The Jatayu and Sparrow Conservation Breeding Centre (JCBC) is the world's largest facility for the breeding and conservation of Indian vultures and the house sparrow (Passer domesticus). It is located within the Bir Shikargah Wildlife Sanctuary in the town of Pinjore in the State of Haryana, India. It is run by the Haryana Forests Department and Bombay Natural History Society with the help of British nature conservation charity Royal Society for the Protection of Birds. It is 8 km from Pinjore and covers 5 acre.

Named after the mythical vulture Jatayu from the Hindu epic Ramayana, it was established in 2001 as Asia's first vulture breeding facility and focuses on the conservation of critically endangered species of vultures on the IUCN Red List. The centre's research confirmed that the use of the anti-inflammatory drug diclofenac in cattle was a critical factor in the decline of vulture populations. The Government of India banned the veterinary use of the drug in 2007–2008 as a result of research done at the centre.

Although the house sparrow is of least concern globally, its numbers in India have been declining, especially in Punjab and Haryana. JCBC is conducting research on the causes of decline to formulate plans to reverse it.

==History==
===Vultures===
Fossil records of vultures have been found going as far back as 20 million years ago, from which the Gyps species evolved. This genus represents the majority of the vultures in the Indian subcontinent.

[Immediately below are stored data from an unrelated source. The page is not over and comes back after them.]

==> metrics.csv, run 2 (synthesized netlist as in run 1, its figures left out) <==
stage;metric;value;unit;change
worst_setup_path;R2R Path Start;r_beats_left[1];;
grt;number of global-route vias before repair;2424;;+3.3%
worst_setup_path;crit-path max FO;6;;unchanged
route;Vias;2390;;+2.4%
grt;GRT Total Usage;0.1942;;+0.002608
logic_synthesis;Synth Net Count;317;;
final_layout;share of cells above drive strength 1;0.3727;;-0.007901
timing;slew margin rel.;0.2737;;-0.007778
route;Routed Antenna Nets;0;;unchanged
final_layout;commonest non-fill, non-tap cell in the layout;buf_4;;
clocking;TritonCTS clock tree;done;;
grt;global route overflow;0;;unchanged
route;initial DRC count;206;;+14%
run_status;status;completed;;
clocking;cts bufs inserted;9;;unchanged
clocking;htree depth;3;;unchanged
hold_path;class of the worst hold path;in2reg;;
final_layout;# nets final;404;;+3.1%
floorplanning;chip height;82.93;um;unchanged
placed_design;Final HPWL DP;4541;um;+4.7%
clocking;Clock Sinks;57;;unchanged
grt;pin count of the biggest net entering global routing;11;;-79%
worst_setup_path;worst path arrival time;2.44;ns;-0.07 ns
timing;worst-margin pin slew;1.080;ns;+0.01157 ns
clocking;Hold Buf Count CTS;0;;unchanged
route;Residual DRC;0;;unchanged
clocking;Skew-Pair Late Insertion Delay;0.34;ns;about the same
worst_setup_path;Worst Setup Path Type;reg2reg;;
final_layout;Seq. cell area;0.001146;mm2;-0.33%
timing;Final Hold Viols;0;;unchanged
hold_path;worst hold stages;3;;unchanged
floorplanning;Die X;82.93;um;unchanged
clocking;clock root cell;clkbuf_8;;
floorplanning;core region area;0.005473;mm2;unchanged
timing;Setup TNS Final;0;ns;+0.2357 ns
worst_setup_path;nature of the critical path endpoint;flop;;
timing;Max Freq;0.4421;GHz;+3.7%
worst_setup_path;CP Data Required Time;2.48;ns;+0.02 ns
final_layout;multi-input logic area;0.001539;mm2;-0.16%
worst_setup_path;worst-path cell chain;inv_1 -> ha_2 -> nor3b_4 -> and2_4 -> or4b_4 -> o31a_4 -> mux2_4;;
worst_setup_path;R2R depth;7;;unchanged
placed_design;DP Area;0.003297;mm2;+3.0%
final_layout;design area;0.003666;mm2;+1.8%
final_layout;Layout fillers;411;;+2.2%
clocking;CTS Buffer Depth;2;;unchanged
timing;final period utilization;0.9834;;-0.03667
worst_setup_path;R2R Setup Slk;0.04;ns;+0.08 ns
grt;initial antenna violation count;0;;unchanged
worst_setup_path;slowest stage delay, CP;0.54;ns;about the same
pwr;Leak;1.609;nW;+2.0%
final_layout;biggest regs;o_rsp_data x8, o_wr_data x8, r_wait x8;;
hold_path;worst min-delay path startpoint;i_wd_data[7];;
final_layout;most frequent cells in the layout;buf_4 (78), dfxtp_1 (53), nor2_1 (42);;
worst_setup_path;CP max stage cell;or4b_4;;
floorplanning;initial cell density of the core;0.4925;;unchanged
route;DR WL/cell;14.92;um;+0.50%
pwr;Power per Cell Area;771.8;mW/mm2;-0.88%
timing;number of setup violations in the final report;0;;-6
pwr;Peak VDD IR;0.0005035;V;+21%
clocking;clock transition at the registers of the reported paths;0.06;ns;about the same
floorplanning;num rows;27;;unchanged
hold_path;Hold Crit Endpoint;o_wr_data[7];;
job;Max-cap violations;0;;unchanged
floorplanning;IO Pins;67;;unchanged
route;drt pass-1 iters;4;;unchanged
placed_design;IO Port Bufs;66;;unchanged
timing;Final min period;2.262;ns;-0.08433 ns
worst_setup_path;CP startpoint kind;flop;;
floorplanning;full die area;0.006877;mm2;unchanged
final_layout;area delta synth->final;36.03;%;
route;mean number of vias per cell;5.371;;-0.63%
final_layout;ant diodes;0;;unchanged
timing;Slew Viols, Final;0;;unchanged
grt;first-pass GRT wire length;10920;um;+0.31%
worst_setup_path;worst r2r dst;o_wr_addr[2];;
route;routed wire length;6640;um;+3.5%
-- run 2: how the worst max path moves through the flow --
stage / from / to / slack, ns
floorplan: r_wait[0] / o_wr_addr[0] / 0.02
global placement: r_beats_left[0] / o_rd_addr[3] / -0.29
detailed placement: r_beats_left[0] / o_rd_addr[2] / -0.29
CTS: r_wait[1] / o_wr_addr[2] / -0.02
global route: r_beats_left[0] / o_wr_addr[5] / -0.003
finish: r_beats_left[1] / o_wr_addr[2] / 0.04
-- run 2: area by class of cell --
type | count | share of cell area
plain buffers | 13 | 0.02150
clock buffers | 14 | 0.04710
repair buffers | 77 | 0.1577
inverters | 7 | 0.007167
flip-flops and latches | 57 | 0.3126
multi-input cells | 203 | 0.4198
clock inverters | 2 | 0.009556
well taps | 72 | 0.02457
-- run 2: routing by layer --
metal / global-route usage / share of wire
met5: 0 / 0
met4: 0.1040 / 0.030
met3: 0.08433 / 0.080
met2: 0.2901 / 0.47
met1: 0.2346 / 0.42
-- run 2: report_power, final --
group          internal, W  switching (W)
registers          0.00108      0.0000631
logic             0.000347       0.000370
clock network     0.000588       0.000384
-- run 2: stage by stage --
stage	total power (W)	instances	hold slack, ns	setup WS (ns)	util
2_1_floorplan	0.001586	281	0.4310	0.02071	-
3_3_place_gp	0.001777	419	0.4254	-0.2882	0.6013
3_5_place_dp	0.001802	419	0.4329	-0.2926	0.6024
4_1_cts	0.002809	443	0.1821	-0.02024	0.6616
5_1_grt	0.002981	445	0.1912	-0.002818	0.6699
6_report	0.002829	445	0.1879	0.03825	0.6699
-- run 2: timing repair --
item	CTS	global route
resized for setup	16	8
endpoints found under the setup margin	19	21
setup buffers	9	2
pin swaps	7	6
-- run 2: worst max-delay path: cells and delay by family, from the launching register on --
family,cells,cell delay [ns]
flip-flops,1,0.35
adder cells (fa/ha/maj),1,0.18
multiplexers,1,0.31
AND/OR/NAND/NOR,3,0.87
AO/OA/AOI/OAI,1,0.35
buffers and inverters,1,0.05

They nest on high cliff faces in social groups of typically 20, 30, or even up to 100 vultures, with nests made from wool, skin, dung and refuse. Vultures are scavengers with a high tolerance for the pathogens found in their primary meal of rotting animal carcasses.

Out of the 40 million vultures in India in 1993, 99.9% of slender-billed vultures and 97% white-backed vultures had disappeared from their primary habitat by 2007. This was due to the use of the anti-inflammatory drug diclofenac to treat cattle. The drug is retained in cattle for days. When a vulture feeds on a treated animal that has died, the drug then poisons the vulture. Reduction of vulture numbers has led to an increase in the availability of carrion to other species, resulting in an estimated 7 million more feral dogs who inflicted 40 million more dog bites between 1993 and 2016, causing an estimated 48,000 excess human deaths by rabies and US$34 billion in loss to the economy of India.

The ban on the use of diclofenac in 2007–2008, combined with the success of vulture breeding of the three critically endangered species at JCBC, led to the formation of Saving Asia's Vultures from Extinction (SAVE) in 2011 as a consortium of 14 partner organizations and 14 Indian government agencies, with a goal of restoring at least 40% (16 million) of the vanished white backed, long-billed and slender-billed vultures of South Asia. They plan to achieve this by setting up a total of eight vulture breeding centers (JCBC and seven more) across India, each with a resident vulture population of at least 25 vultures of the three species, allowing the release into the wild of 600 of these vultures across 3,000,000 square km.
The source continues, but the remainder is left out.